VUS: variant of uncertain significance; ESP: National Heart Lung and Blood Institute Exome Sequencing Project; ExAC: Exome Aggregation Consortium; NR: not reported.

2. Discussion

Dysferlinopathies have wide phenotypic variability, even within families, including limb-girdle muscular dystrophy, Miyoshi myopathy, distal anterior compartment myopathy, pseudometabolic myopathy, and asymptomatic hyperCKemia [2]. Dysferlinopathy is characterized by the loss (or significant reduction to <10% normal levels) of the dysferlin protein (encoded by the DYSF gene) in the skeletal muscle of affected patients and has an autosomal recessive mode of inheritance [3]. The typical age of onset ranges from 15 to 35 years. These patients often have very high serum CK levels (1000–40,000 units/L or more) and early weakness of proximal leg muscles [4]. Arm weakness may occur with progression, but facial and bulbar muscles are generally not affected. Cardiac or pulmonary involvement is also uncommon.

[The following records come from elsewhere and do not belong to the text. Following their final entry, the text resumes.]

Background: an optimization exercise with open tools, aiming at small area, a short achievable clock period and few clock cycles per item. Do not read the settings as production practice. The RTL was checked by simulation tests, not by an equivalence proof against the original design. Power and IR drop assume default switching activity.

==> flow/design.v, too long to show whole: its modules and the start of the top module <==
// module gil_front: 107 lines
// module gil_sqtree: 1286 lines
// module gil_divider: 57 lines
// module gil_back: 404 lines
// module gillespie_reaction_step_core: 161 lines
module gillespie_reaction_step_core #(
   parameter int COUNT_WIDTH = 16
) (
   input  logic         clock,
   input  logic         reset,
   input  logic         req_tvalid,
   output logic         req_tready,
   input  logic [63:0]  req_tdata,
   output logic         rsp_tvalid,
   input  logic         rsp_tready,
   output logic [151:0] rsp_tdata,
   input  logic         csr_valid,
   output logic         csr_ready,
   input  logic [3:0]   csr_index,
   input  logic [31:0]  csr_data
);
  // ...
==> flow/flow/run.sh <==
#!/bin/bash
export SETUP_SLACK_MARGIN=7.5
bash standard.sh > standard.log 2>&1
==> flow/standard.sh <==
#!/bin/bash
# synth_recipe.tcl (not shown) runs the flow's synth.tcl, then flattens the netlist and writes it again
# the make line also repeats each setting of config.mk as NAME=value (left out here)
make -C /OpenROAD-flow-scripts/flow DESIGN_CONFIG=/design/flow/config.mk WORK_HOME=/design/flow/orfs CLKGATE_MAP_FILE= SYNTH_SCRIPT=/design/flow/synth_recipe.tcl "${@:-finish}"
==> flow/config.mk <==
export PLATFORM = sky130hd
export DESIGN_NAME = gillespie_reaction_step_core
export DESIGN_NICKNAME = gillespie_reaction_step_core
export VERILOG_FILES = /design/flow/design.v
export SDC_FILE = /design/flow/constraint.sdc
export NUM_CORES = 4
export LEC_CHECK = 0
export CAP_MARGIN = 20
export CORE_MARGIN = 2
export CORE_UTILIZATION = 40
export SLEW_MARGIN = 20
==> flow/constraint.sdc <==
create_clock -name core_clock -period 12.0 [get_ports {clock}]
set_input_delay 2.4000 -clock core_clock [delete_from_list [all_inputs] [get_ports {clock}]]
set_output_delay 2.4000 -clock core_clock [all_outputs]
set_load 0.01 [all_outputs]
==> results.yml, run 1 <==
timing:
  timing.fmax_ghz: 0.2118
  finalWorstSetupSlack_ns: 7.278
  finalCriticalPeriod_ns: 4.722
  hold_viol: 0
critical_path:
  slowest_delay_ns: 0.51
  required_ns: 12.54
  slowest_stage: "fa_1"
route:
  m1WireLength_um: 157000
  drc: 0
  wl_per_cell_um: 26.83
  wl_met3_um: 40020
final_layout:
  mostFrequentLayoutCells: "nand2_1 (1,475), dfxtp_1 (915), a21oi_1 (830)"
  sh_seq_area_pct: 27.64
  nets: 12340
  diodes: 21
  largest_class: "multi-input combinational cells"
  multiInputGateArea_um2: 62550
  area_delta_synth_final_pct: 15.01
  final_area_um2: 110500
power:
  power_mw: 24.59
  powerSeq_mw: 6.35
placed_design:
  place_congestion: 0.9908
  placed_area_um2: 100900
worst_hold_path:
  holdPathStages: 0
floorplanning:
  io_pins: 260
logic_synthesis:
  yosysMostFrequentCell: "nand2_1"
clock_network:
  clock-sinks: 1336
  clk_latency_ns: 0.86
grt:
  grtUsageMet3_pct: 6.928
run_status:
  status: "no timing/DRC/antenna violations"
Testbench counts, summed over its fixed seeds: cycles 45,576, items 1,280.
==> module gil_front, before the edit <==
module gil_front (
   input  logic        clock,
   input  logic        reset,
   input  logic        in_valid,
   output logic        in_ready,
   input  logic [31:0] uniform_time,
   input  logic [31:0] uniform_pick,
   output logic        out_valid,
   input  logic        out_ready,
   output logic [31:0] out_frac,
   output logic [5:0]  out_k,
   output logic [31:0] out_pick
);
   logic [2:0]  r_st;
   logic [32:0] r_x;
   logic [5:0]  r_k;
   logic [31:0] r_pick;
   logic [32:0] n1_x, n2_x, n3_x;
   logic [5:0]  n1_k, n2_k, n3_k;
   logic [30:0] ma;
   logic        va, vb;
   logic [32:0] fa, fb;
   logic [5:0]  ka, kb;
   logic [31:0] pa, pb;
   logic [61:0] cs_s, cs_c, ts, tc, sum;
   logic [30:0] mnew;
   logic        sbit, cont, park, load;
   logic        ta, tb, lt, et;
   assign in_ready = (r_st == 3'd0);
   always_comb begin
      n1_x = r_x;
      n1_k = r_k;
      if (n1_x[32:17] == 16'd0) begin n1_x = {n1_x[16:0], 16'b0}; n1_k = n1_k + 6'd16; end
      if (n1_x[32:25] == 8'd0)  begin n1_x = {n1_x[24:0], 8'b0};  n1_k = n1_k + 6'd8;  end
      n2_x = r_x;
      n2_k = r_k;
      if (n2_x[32:29] == 4'd0)  begin n2_x = {n2_x[28:0], 4'b0};  n2_k = n2_k + 6'd4;  end
      if (n2_x[32:31] == 2'd0)  begin n2_x = {n2_x[30:0], 2'b0};  n2_k = n2_k + 6'd2;  end
      n3_x = r_x;
      n3_k = r_k;
      if (!n3_x[32])            begin n3_x = {n3_x[31:0], 1'b0};  n3_k = n3_k + 6'd1;  end
      if (!n3_x[32])            begin n3_x = {n3_x[31:0], 1'b0};  n3_k = n3_k + 6'd1;  end
   end
   gil_sqtree u_tree (.m(ma), .s(ts), .c(tc));
   assign sum  = cs_s + cs_c;
   assign sbit = sum[61];
   assign mnew = sbit ? sum[61:31] : sum[60:30];
   assign out_valid = vb && fb[32] && (tb == et);
   assign out_frac  = fb[31:0];
   assign out_k     = kb;
   assign out_pick  = pb;
   assign cont = vb && !fb[32];
   assign park = vb && fb[32] && !(out_valid && out_ready);
   assign load = !cont && !park && (r_st == 3'd5);
   always_ff @(posedge clock) begin
      if (reset) begin
         r_st <= 3'd0;
      end else begin
         unique case (r_st)
            3'd0: if (in_valid) r_st <= 3'd1;
            3'd1: r_st <= 3'd2;
            3'd2: r_st <= 3'd3;
            3'd3: r_st <= 3'd4;
            3'd4: r_st <= 3'd5;
            3'd5: if (load) r_st <= 3'd0;
            default: r_st <= 3'd0;
         endcase
      end
      unique case (r_st)
         3'd0: begin
            r_x    <= {1'b0, uniform_time};
            r_k    <= 6'd0;
            r_pick <= uniform_pick;
         end
         3'd1: r_x <= r_x + 33'd1;
         3'd2: begin r_x <= n1_x; r_k <= n1_k; end
         3'd3: begin r_x <= n2_x; r_k <= n2_k; end
         3'd4: begin r_x <= n3_x; r_k <= n3_k; end
         default: begin
         end
      endcase
   end
   always_ff @(posedge clock) begin
      if (reset) begin
         va <= 1'b0;
         vb <= 1'b0;
         lt <= 1'b0;
         et <= 1'b0;
      end else begin
         va <= cont || park || load;
         vb <= va;
         if (load) lt <= !lt;
         if (out_valid && out_ready) et <= !et;
      end
      tb   <= ta;
      ta   <= load ? lt : tb;
      cs_s <= ts;
      cs_c <= tc;
      fb   <= fa;
      kb   <= ka;
      pb   <= pa;
      ma   <= load ? r_x[32:2] : mnew;
      ka   <= load ? r_k : kb;
      pa   <= load ? r_pick : pb;
      fa   <= load ? 33'd1 : (cont ? {fb[31:0], sbit} : fb);
   end
endmodule
==> module gil_divider, before the edit <==
module gil_divider (
   input  logic        clock,
   input  logic        reset,
   input  logic        start,
   input  logic [50:0] rem0,
   input  logic [53:0] d0,
   input  logic [50:0] dvs,
   input  logic [4:0]  npairs,
   output logic        busy,
   output logic [53:0] q
);
   logic [50:0] rem, dv, r2;
   logic [53:0] d;
   logic [4:0]  cnt;
   logic [52:0] tt;
   logic [53:0] m1, m2, m3;
   logic        q1, q2;
   logic [53:0] ca, cb, xs, xc;
   assign tt = {rem, d[53:52]};
   assign m1 = {1'b0, tt} - {3'b0, dv};
   assign m2 = {1'b0, tt} - {2'b0, dv, 1'b0};
   assign ca = ~{3'b0, dv};
   assign cb = ~{2'b0, dv, 1'b0};
   assign xs = {1'b0, tt} ^ ca ^ cb;
   assign xc = ({1'b0, tt} & ca) | ({1'b0, tt} & cb) | (ca & cb);
   assign m3 = xs + {xc[52:0], 1'b1} + 54'd1;
   assign q1 = !m2[53];
   assign q2 = q1 ? !m3[53] : !m1[53];
   always_comb begin
      unique case ({q1, q2})
         2'b11:   r2 = m3[50:0];
         2'b10:   r2 = m2[50:0];
         2'b01:   r2 = m1[50:0];
         default: r2 = tt[50:0];
      endcase
   end
   assign q = d;
   always_ff @(posedge clock) begin
      if (reset) begin
         busy <= 1'b0;
      end else if (start) begin
         busy <= 1'b1;
      end else if (busy && cnt == 5'd1) begin
         busy <= 1'b0;
      end
      if (start) begin
         rem <= rem0;
         d   <= d0;
         dv  <= dvs;
         cnt <= npairs;
      end else if (busy) begin
         rem <= r2;
         d   <= {d[51:0], q1, q2};
         cnt <= cnt - 5'd1;
      end
   end
endmodule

LGMD2B is usually slowly progressive and can cause wheelchair dependence within 10 to 20 years after onset [5]. Prior to onset, the patient is usually normal, and some individuals even excel at athletics. The management of LGMD is supportive; no disease-modifying treatments are available [6].

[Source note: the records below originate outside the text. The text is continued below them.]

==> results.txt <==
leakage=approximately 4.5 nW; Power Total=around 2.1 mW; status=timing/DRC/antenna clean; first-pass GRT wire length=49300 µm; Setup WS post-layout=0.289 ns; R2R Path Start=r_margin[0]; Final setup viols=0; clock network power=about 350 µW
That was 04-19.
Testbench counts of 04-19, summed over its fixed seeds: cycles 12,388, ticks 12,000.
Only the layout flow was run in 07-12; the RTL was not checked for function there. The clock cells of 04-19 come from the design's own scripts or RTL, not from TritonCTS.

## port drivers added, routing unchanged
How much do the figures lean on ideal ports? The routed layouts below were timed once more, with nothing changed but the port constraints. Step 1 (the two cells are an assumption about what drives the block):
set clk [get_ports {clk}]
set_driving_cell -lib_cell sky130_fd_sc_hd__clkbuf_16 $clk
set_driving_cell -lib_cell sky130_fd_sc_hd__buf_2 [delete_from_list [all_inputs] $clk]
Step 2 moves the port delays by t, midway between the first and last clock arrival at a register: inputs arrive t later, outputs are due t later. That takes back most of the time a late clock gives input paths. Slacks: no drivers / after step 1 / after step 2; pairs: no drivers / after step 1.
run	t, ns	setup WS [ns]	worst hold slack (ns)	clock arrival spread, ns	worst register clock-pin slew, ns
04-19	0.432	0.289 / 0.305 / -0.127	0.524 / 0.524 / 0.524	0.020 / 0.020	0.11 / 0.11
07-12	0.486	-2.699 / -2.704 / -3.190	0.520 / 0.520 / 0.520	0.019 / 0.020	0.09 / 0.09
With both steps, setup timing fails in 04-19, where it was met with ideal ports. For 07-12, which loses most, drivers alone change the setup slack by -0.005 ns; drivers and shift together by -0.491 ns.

A high clinical suspicion is necessary to diagnose this rare disease, which often leads to delay in diagnosis. Progressive muscle weakness and muscle atrophy mainly involving the proximal limb muscles, particularly if there is a family history of a similar disorder, should raise the suspicion of a muscular dystrophy. Due to the considerable overlap and heterogeneity among the various subtypes, these patients are best served by a referral to a neuromuscular disorder specialist. Targeted genetic and protein testing should mostly precede muscle biopsies in these disorders [6]. WES has also recently been reported to provide a successful LGMD diagnosis in 45% of 60 families within a difficult-to-diagnose cohort of LGMD patients, and it has expanded the clinical phenotypes associated with known myopathy genes [7].

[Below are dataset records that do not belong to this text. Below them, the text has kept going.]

Context: an optimization exercise on an open-source flow, tuned for small area, a short achievable clock period and few clock cycles per item. The choices shown serve that exercise and are no tape-out recipe.
Only simulation tests tie the RTL to the original design; equivalence was not proved.
Power figures rest on the tool's default switching activity, not on a simulated workload.

==> flow/design.v (outline; a module is shown in full before it is edited, if it fits) <==
// module array_mul_top: 1971 lines
// module mul_fa: 4 lines
// module mul_ha: 4 lines
module array_mul_top (
   input  logic        clk,
   input  logic        arst_n,
   input  logic        in_valid,
   input  logic        para_mode,
   input  logic [15:0] a,
   input  logic [15:0] b,
   output logic        out_valid,
   output logic [31:0] p
);
  // ...
==> flow/flow/run.sh <==
#!/bin/bash
# Own layout flow: the standard flow (standard.sh, unchanged steps) with three changes:
# port buffers of sky130_fd_sc_hd__buf_2, the delay cells (clkdlybuf4s*, dlygate*, dlymetal*)
# added to the platform's don't-use list so that repair uses plain buffers, and CTS without
# dummy loads. make's full output goes to orfs_make.log here; each ORFS step also keeps its
# own log under orfs/logs/.
set -euo pipefail
bash standard.sh "BUFFER_PORTS_ARGS=-buffer_cell sky130_fd_sc_hd__buf_2" \
  "DONT_USE_CELLS=sky130_fd_sc_hd__probe_p_8 sky130_fd_sc_hd__probec_p_8 sky130_fd_sc_hd__lpflow_bleeder_1 sky130_fd_sc_hd__lpflow_clkbufkapwr_1 sky130_fd_sc_hd__lpflow_clkbufkapwr_16 sky130_fd_sc_hd__lpflow_clkbufkapwr_2 sky130_fd_sc_hd__lpflow_clkbufkapwr_4 sky130_fd_sc_hd__lpflow_clkbufkapwr_8 sky130_fd_sc_hd__lpflow_clkinvkapwr_1 sky130_fd_sc_hd__lpflow_clkinvkapwr_16 sky130_fd_sc_hd__lpflow_clkinvkapwr_2 sky130_fd_sc_hd__lpflow_clkinvkapwr_4 sky130_fd_sc_hd__lpflow_clkinvkapwr_8 sky130_fd_sc_hd__lpflow_decapkapwr_12 sky130_fd_sc_hd__lpflow_decapkapwr_3 sky130_fd_sc_hd__lpflow_decapkapwr_4 sky130_fd_sc_hd__lpflow_decapkapwr_6 sky130_fd_sc_hd__lpflow_decapkapwr_8 sky130_fd_sc_hd__lpflow_inputiso0n_1 sky130_fd_sc_hd__lpflow_inputiso0p_1 sky130_fd_sc_hd__lpflow_inputiso1n_1 sky130_fd_sc_hd__lpflow_inputiso1p_1 sky130_fd_sc_hd__lpflow_inputisolatch_1 sky130_fd_sc_hd__lpflow_isobufsrc_1 sky130_fd_sc_hd__lpflow_isobufsrc_16 sky130_fd_sc_hd__lpflow_isobufsrc_2 sky130_fd_sc_hd__lpflow_isobufsrc_4 sky130_fd_sc_hd__lpflow_isobufsrc_8 sky130_fd_sc_hd__lpflow_isobufsrckapwr_16 sky130_fd_sc_hd__lpflow_lsbuf_lh_hl_isowell_tap_1 sky130_fd_sc_hd__lpflow_lsbuf_lh_hl_isowell_tap_2 sky130_fd_sc_hd__lpflow_lsbuf_lh_hl_isowell_tap_4 sky130_fd_sc_hd__lpflow_lsbuf_lh_isowell_4 sky130_fd_sc_hd__lpflow_lsbuf_lh_isowell_tap_1 sky130_fd_sc_hd__lpflow_lsbuf_lh_isowell_tap_2 sky130_fd_sc_hd__lpflow_lsbuf_lh_isowell_tap_4  sky130_fd_sc_hd__clkdlybuf4s15_1 sky130_fd_sc_hd__clkdlybuf4s15_2 sky130_fd_sc_hd__clkdlybuf4s18_1 sky130_fd_sc_hd__clkdlybuf4s18_2 sky130_fd_sc_hd__clkdlybuf4s25_1 sky130_fd_sc_hd__clkdlybuf4s25_2 sky130_fd_sc_hd__clkdlybuf4s50_1 sky130_fd_sc_hd__clkdlybuf4s50_2 sky130_fd_sc_hd__dlygate4sd1_1 sky130_fd_sc_hd__dlygate4sd2_1 sky130_fd_sc_hd__dlygate4sd3_1 sky130_fd_sc_hd__dlymetal6s2s_1 sky130_fd_sc_hd__dlymetal6s4s_1 sky130_fd_sc_hd__dlymetal6s6s_1" \
  "CTS_ARGS=-sink_clustering_enable -repair_clock_nets -dont_use_dummy_load" \
  "RECOVER_POWER=100" finish > orfs_make.log 2>&1
==> flow/standard.sh <==
#!/bin/bash
# synth_recipe.tcl (not shown) runs the flow's synth.tcl, then flattens the netlist and writes it again
# the make line also repeats each setting of config.mk as NAME=value (left out here)
make -C /OpenROAD-flow-scripts/flow DESIGN_CONFIG=/design/flow/config.mk WORK_HOME=/design/flow/orfs CLKGATE_MAP_FILE= SYNTH_SCRIPT=/design/flow/synth_recipe.tcl "${@:-finish}"
==> flow/config.mk <==
export PLATFORM = sky130hd
export DESIGN_NAME = array_mul_top
export DESIGN_NICKNAME = array_mul_top
export VERILOG_FILES = /design/flow/design.v
export SDC_FILE = /design/flow/constraint.sdc
export NUM_CORES = 4
export LEC_CHECK = 0
export CAP_MARGIN = 20
export CORE_MARGIN = 2
export CORE_UTILIZATION = 40
export SETUP_SLACK_MARGIN = 3.0
export SLEW_MARGIN = 20
export SYNTH_HIERARCHICAL = 1
export SYNTH_MINIMUM_KEEP_SIZE = 0
==> flow/constraint.sdc <==
create_clock -name core_clock -period 6.0 [get_ports {clk}]
set_input_delay 1.2000 -clock core_clock [delete_from_list [all_inputs] [get_ports {clk}]]
set_output_delay 1.2000 -clock core_clock [all_outputs]
set_load 0.01 [all_outputs]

Amyloid deposits may be seen in the blood vessel walls, perimysial connective tissue, or endomysium surrounding muscle fibers in muscle biopsies of dysferlin-deficient patients [8]. Amyloid is derived from the mutant dysferlin and most likely represents a fragment of the full-length protein that has been degraded and then folded to form a β-pleated sheet with typical green birefringence under polarized light [8].

Isolated presentation of amyloid myopathy is also a very rare entity, but it can be diagnosed as the initial presenting feature of systemic amyloidosis [9, 10]. Gertz and Kyle only reported 12 cases of amyloid myopathy in a large retrospective review of 1596 patients with systemic amyloidosis [11]. The presenting symptoms can be nonspecific, but most reported cases presented with proximal muscle weakness [11, 12]. It can also mimic inflammatory myopathies [13, 14]. Congo red stains on the muscle biopsy after unusual findings on magnetic resonance imaging (MRI) or positron emission tomography (PET)/computed tomography (CT) scanning could aid in diagnosis [15, 16].

A high clinical suspicion is necessary to diagnose these rare disorders; our case highlights the importance of recognizing clinical clues and integration of available diagnostic tools, including WES, to achieve this goal and prevent any unnecessary harmful interventions. We also report a novel missense mutation (c.959G>C) to help correlate in any patient with presumed dysferlinopathy and to add to the already known genotype of this disorder.